Introduction
In 2023, a friend of mine asked me to write a program to collect the data from an NFT collection on the NFTrade website. He was interested in the following information: all the NFTs currently for sale in the collection, the current price of BNB (the cryptocurrency the NFTs are listed for sale in), the price of each NFT converted to US dollars based on the current price of BNB, and put all that data into a spreadsheet that's easy to manipulate, sort, and filter.

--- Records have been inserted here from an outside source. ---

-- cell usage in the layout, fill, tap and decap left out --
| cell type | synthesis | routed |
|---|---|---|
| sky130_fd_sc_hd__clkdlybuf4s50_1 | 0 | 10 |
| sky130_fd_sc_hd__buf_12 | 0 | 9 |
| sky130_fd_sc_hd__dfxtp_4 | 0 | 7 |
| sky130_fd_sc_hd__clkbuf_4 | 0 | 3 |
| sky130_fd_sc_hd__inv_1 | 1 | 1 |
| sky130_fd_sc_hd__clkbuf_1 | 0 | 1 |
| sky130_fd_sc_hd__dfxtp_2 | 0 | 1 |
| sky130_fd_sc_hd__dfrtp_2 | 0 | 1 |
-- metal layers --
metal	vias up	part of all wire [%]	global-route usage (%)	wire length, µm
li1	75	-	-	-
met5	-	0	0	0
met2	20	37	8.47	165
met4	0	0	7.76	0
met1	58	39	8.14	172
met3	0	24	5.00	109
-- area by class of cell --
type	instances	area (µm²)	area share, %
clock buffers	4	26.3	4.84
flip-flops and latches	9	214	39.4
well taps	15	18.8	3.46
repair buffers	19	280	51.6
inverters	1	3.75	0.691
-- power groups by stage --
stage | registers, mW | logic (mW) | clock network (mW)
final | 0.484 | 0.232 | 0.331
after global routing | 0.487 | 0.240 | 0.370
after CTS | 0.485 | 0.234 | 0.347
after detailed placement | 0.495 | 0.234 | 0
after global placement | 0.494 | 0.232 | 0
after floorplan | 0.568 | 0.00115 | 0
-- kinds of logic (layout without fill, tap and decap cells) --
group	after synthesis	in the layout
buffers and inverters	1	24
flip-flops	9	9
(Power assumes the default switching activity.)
==> src/rtl/moo_do_unpack_if.sv <==
// moo_do_unpack_if: 32-bit word stream from the unpack stage to the host bus
//   dout      word data, big-endian within the block
//   dout_be   byte enables, bit 3 covers dout[31:24]
//   dout_vld  word valid
//   dout_lst  final word of the final block
//   dout_rdy  downstream accepts the word
interface moo_do_unpack_if;
   logic [31:0] dout;
   logic [3:0]  dout_be;
   logic        dout_vld;
   logic        dout_lst;
   logic        dout_rdy;
   modport master (output dout, dout_be, dout_vld, dout_lst, input dout_rdy);
   modport slave  (input dout, dout_be, dout_vld, dout_lst, output dout_rdy);
endinterface

==> src/rtl/moo_do_unpack.sv <==
// moo_do_unpack: captures one 128-bit moo result and streams it as masked 32-bit words
//   clk, rst_n          clock, async active-low reset
//   clr_core            sync clear of the whole stage
//   do_sel              0 ecb_do, 1 xfb_do, 2 mac_do, 3 zero block
//   ecb_do/xfb_do/mac_do  candidate result blocks
//   moo_do_vld/rdy      block handshake with moo
//   blk_lst, blk_bytes  final-block flag and its byte count (0 means 16)
//   blk_cnt             blocks fully delivered, wraps
//   dout_if             outgoing word stream
module moo_do_unpack (
   input  logic          clk,
   input  logic          rst_n,
   input  logic          clr_core,
   input  logic [1:0]    do_sel,
   input  logic [127:0]  ecb_do,
   input  logic [127:0]  xfb_do,
   input  logic [127:0]  mac_do,
   input  logic          moo_do_vld,
   output logic          moo_do_rdy,
   input  logic          blk_lst,
   input  logic [3:0]    blk_bytes,
   output logic [15:0]   blk_cnt,
   moo_do_unpack_if.master dout_if
);
   typedef enum logic {IDLE, SEND} state_t;
   state_t state, state_d;
   logic [127:0] blk_q, blk_sel;
   logic [1:0]   wptr, nw_m1;
   logic [3:0]   lmask, bm1, be;
   logic [31:0]  word;
   logic         lst_q, send, fin, acc, done, cap;
   // bytes-minus-one: 0 wraps to 15, so the 16-byte case falls out naturally
   assign bm1 = blk_bytes - 4'd1;
   always_comb begin
      blk_sel    = do_sel == 2'd0 ? ecb_do : do_sel == 2'd1 ? xfb_do : do_sel == 2'd2 ? mac_do : '0;
      send       = state == SEND;
      fin        = wptr == nw_m1;
      acc        = send & dout_if.dout_rdy;
      done       = acc & fin;
      // combinational through dout_rdy so a new block loads on the final-word accept
      moo_do_rdy = ~clr_core & (~send | done);
      cap        = moo_do_vld & moo_do_rdy;
      word       = wptr == 2'd0 ? blk_q[127:96] : wptr == 2'd1 ? blk_q[95:64] :
                   wptr == 2'd2 ? blk_q[63:32] : blk_q[31:0];
      be         = send ? (fin ? lmask : 4'hF) : 4'h0;
   end
   always_comb begin
      state_d = state;
      if (clr_core) state_d = IDLE;
      else if (cap) state_d = SEND;
      else if (done) state_d = IDLE;
   end
   always_ff @(posedge clk or negedge rst_n)
      if (!rst_n) state <= IDLE;
      else state <= state_d;
   always_ff @(posedge clk or negedge rst_n)
      if (!rst_n) begin
         blk_q   <= '0;
         wptr    <= '0;
         nw_m1   <= '0;
         lmask   <= '0;
         lst_q   <= 1'b0;
         blk_cnt <= '0;
      end else if (clr_core) begin
         blk_q   <= '0;
         wptr    <= '0;
         nw_m1   <= '0;
         lmask   <= '0;
         lst_q   <= 1'b0;
         blk_cnt <= '0;
      end else begin
         if (done) blk_cnt <= blk_cnt + 16'd1;
         if (cap) begin
            blk_q <= blk_sel;
            lst_q <= blk_lst;
            wptr  <= '0;
            nw_m1 <= blk_lst ? bm1[3:2] : 2'd3;
            // top (bm1[1:0]+1) byte lanes enabled on the final word
            lmask <= blk_lst ? 4'hF << (2'd3 - bm1[1:0]) : 4'hF;
         end else if (acc & ~fin) wptr <= wptr + 2'd1;
      end
   assign dout_if.dout     = word & {{8{be[3]}}, {8{be[2]}}, {8{be[1]}}, {8{be[0]}}};
   assign dout_if.dout_be  = be;
   assign dout_if.dout_vld = send;
   assign dout_if.dout_lst = send & lst_q & fin;
endmodule

==> src/flat_wrapper.sv <==
// flat-port wrapper written by rule: the top's interface ports become plain ports
module moo_do_unpack_flat 
  (clk, rst_n, clr_core, do_sel, ecb_do, xfb_do, mac_do, moo_do_vld, moo_do_rdy, blk_lst, blk_bytes, blk_cnt, dout_if_dout, dout_if_dout_be, dout_if_dout_vld, dout_if_dout_lst, dout_if_dout_rdy);
  moo_do_unpack_if dout_if_i ();
  input  logic clk;
  input  logic rst_n;
  input  logic clr_core;
  input  logic [1:0] do_sel;
  input  logic [127:0] ecb_do;
  input  logic [127:0] xfb_do;
  input  logic [127:0] mac_do;
  input  logic moo_do_vld;
  output logic moo_do_rdy;
  input  logic blk_lst;
  input  logic [3:0] blk_bytes;
  output logic [15:0] blk_cnt;
  output wire logic [$bits(dout_if_i.dout)-1:0] dout_if_dout;
  output wire logic [$bits(dout_if_i.dout_be)-1:0] dout_if_dout_be;
  output wire logic [$bits(dout_if_i.dout_vld)-1:0] dout_if_dout_vld;
  output wire logic [$bits(dout_if_i.dout_lst)-1:0] dout_if_dout_lst;
  input wire logic [$bits(dout_if_i.dout_rdy)-1:0] dout_if_dout_rdy;
  assign dout_if_dout = dout_if_i.dout;
  assign dout_if_dout_be = dout_if_i.dout_be;
  assign dout_if_dout_vld = dout_if_i.dout_vld;
  assign dout_if_dout_lst = dout_if_i.dout_lst;
  assign dout_if_i.dout_rdy = dout_if_dout_rdy;
  moo_do_unpack u_core (.clk(clk), .rst_n(rst_n), .clr_core(clr_core), .do_sel(do_sel), .ecb_do(ecb_do), .xfb_do(xfb_do), .mac_do(mac_do), .moo_do_vld(moo_do_vld), .moo_do_rdy(moo_do_rdy), .blk_lst(blk_lst), .blk_bytes(blk_bytes), .blk_cnt(blk_cnt), .dout_if(dout_if_i));
endmodule
==> config.mk <==
export PLATFORM = sky130hd
export DESIGN_NAME = moo_do_unpack_flat
export DESIGN_NICKNAME = d
export VERILOG_FILES = /design/src/rtl/moo_do_unpack_if.sv /design/src/rtl/moo_do_unpack.sv /design/src/flat_wrapper.sv
export SDC_FILE = /design/constraint.sdc
export NUM_CORES = 1
export LEC_CHECK = 0
export CAP_MARGIN = 40
export CORE_MARGIN = 5
export CORE_UTILIZATION = 25
export DETAILED_ROUTE_END_ITERATION = 16
export PLACE_DENSITY = 0.58
export SLEW_MARGIN = 0
export SYNTH_ARGS = -nofsm -noshare
export SYNTH_HDL_FRONTEND = slang
export SYNTH_SLANG_ARGS = --single-unit
==> constraint.sdc <==
create_clock -name clk -period 3.1 [get_ports clk]
set_input_delay 0.62 -clock clk [delete_from_list [all_inputs] [get_ports clk]]
set_output_delay 0.62 -clock clk [all_outputs]
set_load 0.03 [all_outputs]
==> results.yml, run 1 <==
global_routing:
  grt_antenna_before_repair: 0
  track_usage_pct: 17.0
  grt_max_degree: 156
  grt_pass1_vias: 10452
  gr-total-overflow: 0
  grt_pass1_wl_mm: 59.6
yosys:
  postSynthCellCount: 1186
  netlist.area_leader.share_pct: 38.7
  synth-seq-area-share_pct: 38.7
  syn-cell-area_um2: 9960
  synth_top_cells_by_area: "dfrtp_1, mux2i_1, nor2_1"
  yosys_warnings: 0
  synth_nets: 1588
  yosysTopAreaCell: "dfrtp_1"
  syn_avg_cell_area_um2: 8.40
  synth_cell_types: 33
  synth_edf_count: 0
  async_flop_share_pct: 100
  ys.flop_type: "dfrtp_1"
  ys_ff_latch: 154
setup_path:
  cp_slowest_cell: "clkdlybuf4s50_1"
  cp.required_ps: 2480
  critPathKind: "reg -> out"
  reg2reg_depth: 4
  r2r-end: "u_core.blk_cnt[8]"
  start_kind: "flop"
  crit_fanout: 6
  path_buf_inv: 2
  r2r_slack_ps: 880
  cp_slowest_stage_delay_ps: 630
  cp_data_arrival_time_ps: 2360
  cp-end-kind: "output pin"
  timing.rr.start: "u_core.dout_if.dout_vld"
  cp_cell_sequence: "xnor2_1 -> nand2_1 -> o21ai_1 -> inv_1 -> clkdlybuf4s50_1"
  critical_path_cell_count: 5
  critical_path.top_delay_family: "buffers and inverters"
cells_and_area:
  n_fill_cell: 4093
  diodes: 0
  syn2layout_area_growth_pct: 57.4
  drive_above_1_share_pct: 6.02
  layout.nets: 1984
  final_core_util_pct: 39.7
detailed_routing:
  drt-wirelength-per-cell_um: 18.0
  antenna_left: 0
  wl_mm: 38.2
  routed_via_density: 4.71
  drc: 0
  via_count: 9978
  dr.pass1.iters: 4
  drt_iter0_markers: 548
floorplanning:
  dieArea_um2: 43900
  ios: 451
  start_util_pct: 25.2
  coreArea_um2: 39500
  dieWidth_um: 210
  fp-row-count: 73
  die_h_um: 210
run:
  maxCapViolations: 0
pwr:
  ir_drop_mv: 0.259
  p_leak_nw: 6.65
  p_per_area_nw_per_um2: 387
  finalPower_mw: 6.06
clock_tree:
  clk_pin_slew_ps: 70
  cts_tree: "yes"
  cts_sinks: 154
  worstSkewPairLatency_ps: 420
  postCtsSetupBuffers: 0
  htreeDepth: 4
  clock_path_buffers: 2
  root_buffer: "clkbuf_16"
  cts_buffers: 17
sta:
  maxSlewViolCount: 0
  hold_viol_final: 0
  clock.fmax_mhz: 336
  timing.final.crit_period_ps: 2980
  max_slew.worst_pin.slew_ps: 725
  fin_crit_sh_pct: 96.0
  setup_viol: 0
  skew_ps: 11.4
  maxSlewHeadroom_pct: 51.6
worst_hold_path:
  hold_class: "in -> async"
placed_design:
  io_buffer_count: 450
  place_hpwl_mm: 30.0
  gp_congestion: 0.820
outcome:
  outcome: "finished, final reports clean"
==> what timing repair did <==
action                                  4_1_cts  5_1_grt
hold buffers                                  0        0
gates resized for setup                      17        7
endpoints found under the setup margin       17       20
==> area by class of cell <==
class                           count  area [um^2]  area share, %
Multi-Input combinational cell    912         5660           36.1
Timing Repair Buffer              484         4900           31.2
Sequential cell                   154         3850           24.6
Tap cell                          525          657           4.19
Clock buffer                       18          439           2.80
Clock inverter                     14          128          0.814
Inverter                           13         48.8          0.311
==> flip-flops by register name (all words and copies together) (netlist names) <==
signal,count
u_core.lst_q,1
u_core.nw_m1,2
u_core.lmask,4
u_core.wptr,2
u_core.blk_cnt,16
u_core.blk_q,128
u_core.dout_if.dout_vld,1
==> cells in the mapped netlist (all sizes together) (6+ instances only) <==
cell / number
buf: 35
mux2i: 195
o21ai: 40
dfrtp: 154
xnor2: 6
nor2: 305
ha: 6
inv: 13
or4: 10
a21oi: 140
nand2: 41
a211oi: 128
o31ai: 8
clkbuf: 72
==> where the power goes <==
group | total (mW) | internal, mW | switching [mW] | leakage [nW]
Sequential | 2.31 | 2.19 | 0.117 | 2.04
Combinational | 1.69 | 0.877 | 0.815 | 4.33
Clock | 2.06 | 1.09 | 0.976 | 0.280
==> worst max-delay path by stage <==
| stage | start | to | slack, ps |
|---|---|---|---|
| finish | u_core.wptr[0] | dout_if_dout_be[3] | 120 |
| global placement | u_core.wptr[0] | dout_if_dout[17] | 300 |
| detailed placement | u_core.wptr[0] | dout_if_dout[17] | 250 |
| CTS | u_core.wptr[0] | dout_if_dout_be[1] | 3 |
| global route | u_core.wptr[0] | dout_if_dout_be[2] | -20 |
| floorplan | u_core.wptr[0] | dout_if_dout[10] | 370 |
==> metrics by stage <==
stage | worst slack (ps) | instances | setup TNS, ps | hold slack [ps] | instance area [um^2]
after floorplan | 368 | 1186 | 0 | 324 | 9960
after global placement | 300 | 2088 | 0 | 498 | 15100
after detailed placement | 245 | 2088 | 0 | 516 | 15100
after CTS | 2.99 | 2120 | 0 | 72.3 | 15700
after global routing | -16.0 | 2120 | -16.0 | 79.8 | 15700
final | 125 | 2120 | 0 | 82.0 | 15700
==> layer usage <==
| layer | wire length, um | GRT usage [%] |
|---|---|---|
| met5 | 0 | 0 |
| met4 | 539 | 3.22 |
| met3 | 2250 | 4.25 |
| met2 | 18900 | 29.3 |
| met1 | 16500 | 21.7 |
==> cell usage in the layout (no fill, tap or decap), types with 4 or more instances in the layout <==
cell and instances:
clkdlybuf4s50_1 414, nor2_1 304, mux2i_1 195, dfrtp_1 154, a21oi_1 140, a211oi_1 128, nand2_1 41, o21ai_0 35
buf_4 33, clkbuf_16 17, dlygate4sd2_1 17, buf_12 15, inv_1 12, or4_1 9, o31ai_1 8, xnor2_1 6
inv_6 6, nand3_1 5, a311oi_1 5, buf_6 5, xor2_1 4, inv_8 4
==> cells by family (layout without fill, tap and decap cells) <==
logic type,count (synthesis),in the layout,share of synthesized area (%)
AO/OA/AOI/OAI,326,326,20.2
XOR/XNOR,10,10,0.879
adder cells (fa/ha/maj),6,6,0.753
buffers and inverters,120,529,4.90
flip-flops,154,154,38.7
multiplexers,195,195,19.6
AND/OR/NAND/NOR,375,375,15.0
(Power assumes the default switching activity.)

I couldn't use my go-to JavaScript skills to fetch data via HTTP calls from the NFTrade site because there is no public-facing API, so instead, I taught myself to build a small web scraping script to visit the site and "scrape" that data from it.
Python seems to be a very popular language for such projects, so I went with it, and as I worked on it, the requirements got a bit more complex, and I learned a lot of useful things about Python as a result, which I've shared in a series of blog posts. This post will be the last in my series covering this web scraper.
In previous articles I:
- Scraped the NFT data off of NFTrade using the Selenium Python package,
- Filtered each NFT's raw data into a separate object in a list of NFTs,
- Narrowed the list down to NFTs just for sale, fetched the current price of BNB, and added the list price of each NFT in US dollars to each NFT.
And now, with all the data in one place, I needed to make it into a spreadsheet my friend could work with.
The Python csv.DictWriter module makes turning a list of Python objects into a standard CSV file a straightforward task, which I'll demonstrate in this article.
NOTE: I am not normally a Python developer so my code examples may not be the most efficient or elegant Python code ever written, but they get the job done.
Sample Python data
I need to set the stage and show you the shape of the my Python data before I show you the solution I ended up using. As I mentioned in the introduction, the data I wanted for each NFT included the following things:
- NFT ID
- NFT list price (in BNB)
- NFT rarity score (a number randomly assigned to each NFT in the collection)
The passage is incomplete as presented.